Tea soil used in this work was very acidic (pH ~ 3.7), and dominant bacterial phyla were Actinobacteria, followed by Proteobacteria, Bacteroidetes, and Firmicutes. Although pH is a key regulator of the soil bacterial community (Lauber et al. 2009; Rousk et al. 2010), moderate changes in soil pH 1 month after biochar amendment might not be sufficient to shape the community. Rapid responses of the soil fungal community to the biochar addition have been associated with biochar’s properties, e.g., mineralizable C and inorganic nutrients (Dai et al. 2018). Authors considered that biochar-associated available C and nutrients might promote proliferation of some saprophytes, resulting in a reduction in fungal diversity as well as a change in community compositions. Indeed, dbRDA showed that DOC and N availability were significant explanatory variables for differences in the fungal community between soil with and without biochar addition. Now the question is whether this shift in the soil fungal community affected the soil processes, such as N2O emission.

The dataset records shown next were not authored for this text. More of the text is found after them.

`src/rtl/ftl_defs.svh`:
```
`ifndef FTL_DEFS_SVH
`define FTL_DEFS_SVH

// Register index (printed offsets are not all multiples of four: byte address = index * 4)
`define FTL_IDX_FAN_CFG     8'h58
`define FTL_IDX_TACH_A      8'h59
`define FTL_IDX_TACH_B      8'h5a
`define FTL_IDX_PRELOAD_A   8'h5b
`define FTL_IDX_PRELOAD_B   8'h5c
`define FTL_IDX_LAMP_A      8'h5d
`define FTL_IDX_LAMP_B      8'h5e
`define FTL_IDX_SCAN        8'h5f
`define FTL_IDX_RSVD_LO     8'h60
`define FTL_IDX_RSVD_HI     8'h7f

// Reset values
`define FTL_FAN_CFG_RST     8'h50
`define FTL_ZERO_RST        8'h00

// Field positions
`define FTL_DIV_A_LSB       4
`define FTL_DIV_B_LSB       6
`define FTL_LAMP_LSB        0

// Lamp codes
`define FTL_LAMP_OFF        2'h0
`define FTL_LAMP_BLINK_1HZ  2'h1
`define FTL_LAMP_BLINK_HALF 2'h2
`define FTL_LAMP_ON         2'h3

// Timing: half second slot of the lamp time base
`define FTL_CLK_HZ          125000000
`define FTL_SLOT_MS         500
`define FTL_SLOT_CYCLES     ((`FTL_CLK_HZ / 1000) * `FTL_SLOT_MS)
// Clocks per base counting tick of the tachometer counters
`define FTL_TICK_PRESCALE   125

// AXI responses
`define FTL_RESP_OKAY       2'h0
`define FTL_RESP_SLVERR     2'h2

`endif

```
`src/rtl/ftl_pkg.sv`:
```
package ftl_pkg;
  // Divisor select code for a cooler tachometer
  typedef logic [1:0] ftl_div_type;
  // Lamp mode code
  typedef logic [1:0] ftl_lamp_type;
endpackage

```
`src/rtl/ftl_fan_tach_led_regs.sv`:
```
// Summary of operation
// - First cooler divisor bits 5:4: 1,2,4,8
// - Second cooler divisor bits 7:6, same coding
// - Fan config resets to 0x50
// - Read-only 8-bit tick count per cooler
// - Count register shows latched final count
// - Reading unreliable two pulses after preload write
// - Read-write 8-bit preload per cooler
// - Preload write restarts that cooler counter
// - Lamp code 00 dark, 11 lit
// - Lamp code 01 blinks 1 Hz, 50%
// - Lamp code 10 blinks half Hz, 25%
// - Read-write eight-bit keyboard scan code byte
// - Offsets 0x60 to 0x7F read zero
`timescale 1ns/1ps
`include "ftl_defs.svh"

module ftl_fan_tach_led_regs #(
  parameter int unsigned SLOT_CYCLES = `FTL_SLOT_CYCLES,  // Half second in clocks
  parameter int unsigned TICK_PRESCALE = `FTL_TICK_PRESCALE  // Clocks per base tick
) (
  // Clock and asynchronous active-low reset
  input  wire logic        CLK,
  input  wire logic        RST_N,
  // Write address channel
  input  wire logic [9:0]  S_AXI_AWADDR,
  input  wire logic        S_AXI_AWVALID,
  output logic             S_AXI_AWREADY,
  // Write data channel; only lane 0 holds register bits
  input  wire logic [31:0] S_AXI_WDATA,
  input  wire logic [3:0]  S_AXI_WSTRB,
  input  wire logic        S_AXI_WVALID,
  output logic             S_AXI_WREADY,
  // Write response channel
  output logic [1:0]       S_AXI_BRESP,
  output logic             S_AXI_BVALID,
  input  wire logic        S_AXI_BREADY,
  // Read address channel
  input  wire logic [9:0]  S_AXI_ARADDR,
  input  wire logic        S_AXI_ARVALID,
  output logic             S_AXI_ARREADY,
  // Read data channel
  output logic [31:0]      S_AXI_RDATA,
  output logic [1:0]       S_AXI_RRESP,
  output logic             S_AXI_RVALID,
  input  wire logic        S_AXI_RREADY,
  // Tachometer pins from the coolers, not on this clock
  input  wire logic        FIRST_COOLER_TACH,
  input  wire logic        SECOND_COOLER_TACH,
  // Lamp drives, high means lit
  output logic             FIRST_LAMP,
  output logic             SECOND_LAMP
);

  // Register contents
  // Bytes are kept whole; lamp bits 7:2 are spare but stored and read back
  // All of them reset on RST_N, the standby-supply power-on reset
  logic [7:0]  fan_cfg_reg;              // Divisor fields
  logic [7:0]  preload_reg [2];          // Per cooler preload
  logic [7:0]  tach_reg    [2];          // Latched counts
  logic [7:0]  lamp_reg    [2];          // Lamp control bytes
  logic [7:0]  scan_reg;                 // Keyboard scan code byte

  // Write channel capture
  // Address and data are caught separately, so either may arrive first
  // A slow master may hold one channel without stalling the other
  logic        aw_have_reg;              // Write address held
  logic [7:0]  aw_idx_reg;               // Held word index
  logic        w_have_reg;               // Write data held
  logic [31:0] w_data_reg;               // Held write data
  logic [3:0]  w_strb_reg;               // Held strobes
  logic        wr_fire;                  // Both halves present, response free
  logic        wr_ok;                    // Write hits a mapped index
  logic [1:0]  pre_wr_reg;               // Preload write pulses per cooler

  // Decode whether an index is inside the register window
  // Anything outside answers SLVERR and leaves the registers alone
  function automatic logic idx_mapped(input logic [7:0] idx);
    idx_mapped = (idx >= `FTL_IDX_FAN_CFG) && (idx <= `FTL_IDX_RSVD_HI);
  endfunction

  // A write fires once address and data are both held and B is free
  assign wr_fire = aw_have_reg && w_have_reg && !S_AXI_BVALID;
  assign wr_ok   = idx_mapped(aw_idx_reg);

  // Write address channel: accept one, hold until the response is issued
  // AWREADY is a one-cycle pulse, so a held AWVALID is taken once only
  // A second address waits until the first write has been answered
  // The index is the byte address without its two low bits
  always_ff @(posedge CLK or negedge RST_N) begin
    if (!RST_N) begin
      aw_have_reg   <= 1'b0;
      aw_idx_reg    <= 8'h00;
      S_AXI_AWREADY <= 1'b0;
    end else begin
      S_AXI_AWREADY <= !aw_have_reg && !S_AXI_AWREADY && S_AXI_AWVALID;
      if (S_AXI_AWVALID && S_AXI_AWREADY) begin
        aw_have_reg <= 1'b1;
        aw_idx_reg  <= S_AXI_AWADDR[9:2];
      end else if (wr_fire) begin
        aw_have_reg <= 1'b0;
      end
    end
  end

  // Write data channel, independent of address order
  // Same pulse scheme as the address side; the word waits in w_data_reg
  // Strobes are kept with it, since lane 0 decides whether a write lands
  always_ff @(posedge CLK or negedge RST_N) begin
    if (!RST_N) begin
      w_have_reg   <= 1'b0;
      w_data_reg   <= 32'h0000_0000;
      w_strb_reg   <= 4'h0;
      S_AXI_WREADY <= 1'b0;
    end else begin
      S_AXI_WREADY <= !w_have_reg && !S_AXI_WREADY && S_AXI_WVALID;
      if (S_AXI_WVALID && S_AXI_WREADY) begin
        w_have_reg <= 1'b1;
        w_data_reg <= S_AXI_WDATA;
        w_strb_reg <= S_AXI_WSTRB;
      end else if (wr_fire) begin
        w_have_reg <= 1'b0;
      end
    end
  end

  // Write response: SLVERR outside the window
  // BVALID holds with its code until BREADY; no new write fires meanwhile
  // Writes to read-only or reserved indexes still answer OKAY
  always_ff @(posedge CLK or negedge RST_N) begin
    if (!RST_N) begin
      S_AXI_BVALID <= 1'b0;
      S_AXI_BRESP  <= `FTL_RESP_OKAY;
    end else if (wr_fire) begin
      S_AXI_BVALID <= 1'b1;
      S_AXI_BRESP  <= wr_ok ? `FTL_RESP_OKAY : `FTL_RESP_SLVERR;
    end else if (S_AXI_BREADY) begin
      S_AXI_BVALID <= 1'b0;
    end
  end

  // Register writes; only byte lane 0 carries data
  // A cleared lane 0 strobe leaves every register untouched
  // pre_wr_reg is a one-cycle pulse that restarts the matching counter
  // The preload value is stored in the same edge, so the restart uses it
  always_ff @(posedge CLK or negedge RST_N) begin
    if (!RST_N) begin
      fan_cfg_reg    <= `FTL_FAN_CFG_RST;
      preload_reg[0] <= `FTL_ZERO_RST;
      preload_reg[1] <= `FTL_ZERO_RST;
      lamp_reg[0]    <= `FTL_ZERO_RST;
      lamp_reg[1]    <= `FTL_ZERO_RST;
      scan_reg       <= `FTL_ZERO_RST;
      pre_wr_reg     <= 2'b00;
    end else begin
      pre_wr_reg <= 2'b00;
      if (wr_fire && w_strb_reg[0]) begin
        // Index decides the target; unmapped ones fall to the default
        unique case (aw_idx_reg)
          `FTL_IDX_FAN_CFG:   fan_cfg_reg <= w_data_reg[7:0];
          `FTL_IDX_PRELOAD_A: begin
            preload_reg[0] <= w_data_reg[7:0];
            pre_wr_reg[0]  <= 1'b1;
          end
          `FTL_IDX_PRELOAD_B: begin
            preload_reg[1] <= w_data_reg[7:0];
            pre_wr_reg[1]  <= 1'b1;
          end
          `FTL_IDX_LAMP_A:    lamp_reg[0] <= w_data_reg[7:0];
          `FTL_IDX_LAMP_B:    lamp_reg[1] <= w_data_reg[7:0];
          `FTL_IDX_SCAN:      scan_reg    <= w_data_reg[7:0];
          default:            ;  // Read-only and reserved indexes ignore writes
        endcase
      end
    end
  end

  // Read data mux; reserved window reads zero
  // Tachometer counts are the latched values, never the running count
  // Unmapped indexes also give zero, next to their SLVERR code
  function automatic logic [7:0] read_byte(input logic [7:0] idx);
    unique case (idx)
      `FTL_IDX_FAN_CFG:   read_byte = fan_cfg_reg;
      `FTL_IDX_TACH_A:    read_byte = tach_reg[0];
      `FTL_IDX_TACH_B:    read_byte = tach_reg[1];
      `FTL_IDX_PRELOAD_A: read_byte = preload_reg[0];
      `FTL_IDX_PRELOAD_B: read_byte = preload_reg[1];
      `FTL_IDX_LAMP_A:    read_byte = lamp_reg[0];
      `FTL_IDX_LAMP_B:    read_byte = lamp_reg[1];
      `FTL_IDX_SCAN:      read_byte = scan_reg;
      default:            read_byte = 8'h00;
    endcase
  endfunction

  // Read channel: ARREADY pulses, data one cycle later
  // ARREADY stays low while RVALID is up, so only one read is in flight
  // The address is decoded at the handshake edge; RDATA then holds
  // unchanged until RREADY is seen high
  always_ff @(posedge CLK or negedge RST_N) begin
    if (!RST_N) begin
      S_AXI_ARREADY <= 1'b0;
      S_AXI_RVALID  <= 1'b0;
      S_AXI_RDATA   <= 32'h0000_0000;
      S_AXI_RRESP   <= `FTL_RESP_OKAY;
    end else begin
      S_AXI_ARREADY <= !S_AXI_ARREADY && !S_AXI_RVALID && S_AXI_ARVALID;
      if (S_AXI_ARVALID && S_AXI_ARREADY) begin
        S_AXI_RVALID <= 1'b1;
        S_AXI_RDATA  <= {24'h00_0000, read_byte(S_AXI_ARADDR[9:2])};
        S_AXI_RRESP  <= idx_mapped(S_AXI_ARADDR[9:2]) ? `FTL_RESP_OKAY : `FTL_RESP_SLVERR;
      end else if (S_AXI_RREADY) begin
        S_AXI_RVALID <= 1'b0;
      end
    end
  end

  // Base tick: the undivided internal counting clock
  // Its rate is not fixed by the register map; TICK_PRESCALE sets it,
  // and every count scales with it
  // A 16-bit prescaler limits TICK_PRESCALE to 65536
  logic [15:0] pre_cnt_reg;
  logic        base_tick;
  assign base_tick = (pre_cnt_reg == 16'(TICK_PRESCALE - 1));

  always_ff @(posedge CLK or negedge RST_N) begin
    if (!RST_N) begin
      pre_cnt_reg <= 16'h0000;
    end else begin
      pre_cnt_reg <= base_tick ? 16'h0000 : pre_cnt_reg + 16'h0001;
    end
  end

  // Per-cooler tachometer path
  // Each cooler has its own synchroniser, divider and counter; the two
  // share only the base tick, so their divisor fields act independently
  // Limitation: a period longer than 255 divided ticks reads as 0xff
  // Pins gathered so the generate loop can index them
  logic [1:0] tach_pin;
  assign tach_pin = {SECOND_COOLER_TACH, FIRST_COOLER_TACH};

  genvar g;
  generate
    for (g = 0; g < 2; g++) begin : g_cooler
      logic [2:0] sync_reg;     // Three-stage pin synchroniser
      logic       level_reg;    // Accepted level
      logic [2:0] div_cnt_reg;  // Divider of the base tick
      logic [7:0] cnt_reg;      // Running count
      logic       edge_seen;    // Rising tachometer edge accepted
      logic       div_tick;     // Divided counting tick
      ftl_pkg::ftl_div_type div_sel;

      assign div_sel = fan_cfg_reg[(g == 0 ? `FTL_DIV_A_LSB : `FTL_DIV_B_LSB) +: 2];
      // Divisor 1,2,4,8: tick when the low div_sel bits of the divider are all ones
      // The divider restarts after each tick, so the ratio is exact
      assign div_tick  = base_tick && ((div_cnt_reg & 3'((4'h1 << div_sel) - 4'h1)) ==
                                       3'((4'h1 << div_sel) - 4'h1));
      // Second and third stages must agree before the level changes
      // Only a rising edge counts as a pulse; the level must be low first
      assign edge_seen = (sync_reg[1] == sync_reg[2]) && sync_reg[2] && !level_reg;

      // Synchroniser and debounced level
      // Reset to low matches an idle pin, so no false edge after reset
      // Needing two stages to agree also rejects a one-clock glitch
      always_ff @(posedge CLK or negedge RST_N) begin
        if (!RST_N) begin
          sync_reg  <= 3'b000;
          level_reg <= 1'b0;
        end else begin
          sync_reg <= {sync_reg[1:0], tach_pin[g]};
          if (sync_reg[1] == sync_reg[2]) begin
            level_reg <= sync_reg[2];
          end
        end
      end

      // Count divided ticks from preload, latch per pulse
      // A preload write wins over an edge in the same cycle: the restart
      // must not be lost, and the pulse it drops is one readers ignore
      // Saturation makes an over-long period latch as the slowest speed; a stalled cooler keeps its last latch
      always_ff @(posedge CLK or negedge RST_N) begin
        if (!RST_N) begin
          div_cnt_reg <= 3'h0;
          cnt_reg     <= 8'h00;
          tach_reg[g] <= 8'h00;
        end else begin
          if (base_tick) begin
            div_cnt_reg <= div_tick ? 3'h0 : div_cnt_reg + 3'h1;
          end
          if (pre_wr_reg[g]) begin
            // Restart; old latch stays, so next reading is a partial period
            cnt_reg     <= preload_reg[g];
            div_cnt_reg <= 3'h0;
          end else if (edge_seen) begin
            tach_reg[g] <= cnt_reg;
            cnt_reg     <= preload_reg[g];
          end else if (div_tick && cnt_reg != 8'hff) begin
            cnt_reg <= cnt_reg + 8'h01;     // Saturating count
          end
        end
      end
    end
  endgenerate

  // Shared lamp time base: half-second slots, four slots per frame
  // A frame is two seconds; both blink patterns are cut from it, so the
  // lamps stay in step with each other
  // The slot counter is 32 bits so the full-rate slot length fits
  logic [31:0] slot_cnt_reg;
  logic [1:0]  slot_reg;
  always_ff @(posedge CLK or negedge RST_N) begin
    if (!RST_N) begin
      slot_cnt_reg <= 32'h0000_0000;
      slot_reg     <= 2'h0;
    end else if (slot_cnt_reg == SLOT_CYCLES - 1) begin
      slot_cnt_reg <= 32'h0000_0000;
      slot_reg     <= slot_reg + 2'h1;
    end else begin
      slot_cnt_reg <= slot_cnt_reg + 32'h0000_0001;
    end
  end

  // Lamp pattern from mode and slot
  // Code 01 lights even slots, code 10 only the first slot of the frame
  function automatic logic lamp_level(input ftl_pkg::ftl_lamp_type mode, input logic [1:0] slot);
    unique case (mode)
      `FTL_LAMP_OFF:        lamp_level = 1'b0;
      `FTL_LAMP_BLINK_1HZ:  lamp_level = !slot[0];
      `FTL_LAMP_BLINK_HALF: lamp_level = (slot == 2'h0);
      `FTL_LAMP_ON:         lamp_level = 1'b1;
    endcase
  endfunction

  // Lamp outputs registered, each from its own field
  // The register adds one clock of lag, far below the half-second slot
  // A mode change shows within one clock, mid-slot if need be
  always_ff @(posedge CLK or negedge RST_N) begin
    if (!RST_N) begin
      FIRST_LAMP  <= 1'b0;
      SECOND_LAMP <= 1'b0;
    end else begin
      FIRST_LAMP  <= lamp_level(lamp_reg[0][`FTL_LAMP_LSB +: 2], slot_reg);
      SECOND_LAMP <= lamp_level(lamp_reg[1][`FTL_LAMP_LSB +: 2], slot_reg);
    end
  end

endmodule

```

A recent work using an isotopomer technique for the source tracking of soil N2O emission showed that the site preference (~ 26‰), i.e., the difference between15N-N2O in the center position (δ15Nα) and the end position (δ15Nβ), was much greater in biochar-amended soil-manure system than the system without biochar (~ 17‰) (Yuan et al. 2017). Although biochar stimulation on N2O reduction could increase the site preference (Winther et al. 2018), fungal NO reduction should not be ruled out for soil N2O emission given that the site preference of 15N-N2O from fungal NO reduction is often around 30‰ (Chen et al. 2016). In this study, most significant changes of the fungal community were for the members of Ascomycota, the phylum including diverse N2O-producing fungi (Bollag and Tung 1972; Chen et al. 2014; Maeda et al. 2015; Mothapo et al. 2015; Huang et al. 2017). Specifically, the class Sordariomycetes and its order Hyprocreale, which contain numerous members of N2O-producing capability, were significantly increased by LB and NLB additions. Further, biochar also stimulated the proliferation of Trichoderma harzianum, a known N2O-producing fungus. Altogether, these observations seem to suggest that biochar amendment might affect the source of N2O production, bacteria versus fungi.

Conclusions

Biochar was effective to suppress N2O emission from the tea plantation. The underlying mechanisms were likely complex. On one hand, biochar’s liming and/or reducing effects promoted N2O consumption, leading to soil N2O emissions mitigation. On the other hand, biochar might regulate the relative contribution of bacteria versus fungi to N2O emission given that biochar promoted the fungal taxa capable of N2O production. However, caution should be taken regarding biochar’s long-term effectiveness in that the microcosm experiment only lasted for a month under the absence of growing plants. It should be also noted soil disturbance might greatly mask the in situ effects of biochar. The observation that soil pH in the soil alone treatment increased rapidly during the first 10 days of incubation indicated that organic acids were decomposed quickly due to soil mixing and homogenization. This would unlikely happen under the field conditions, thereby making biochar’s liming effects much more significant compared to soil without biochar addition. Nonetheless, this work is significant since it provides direct evidence that biochar amendment could mitigate N2O emission, improve soil pH, and reduce soil extra N in the acidic tea soil.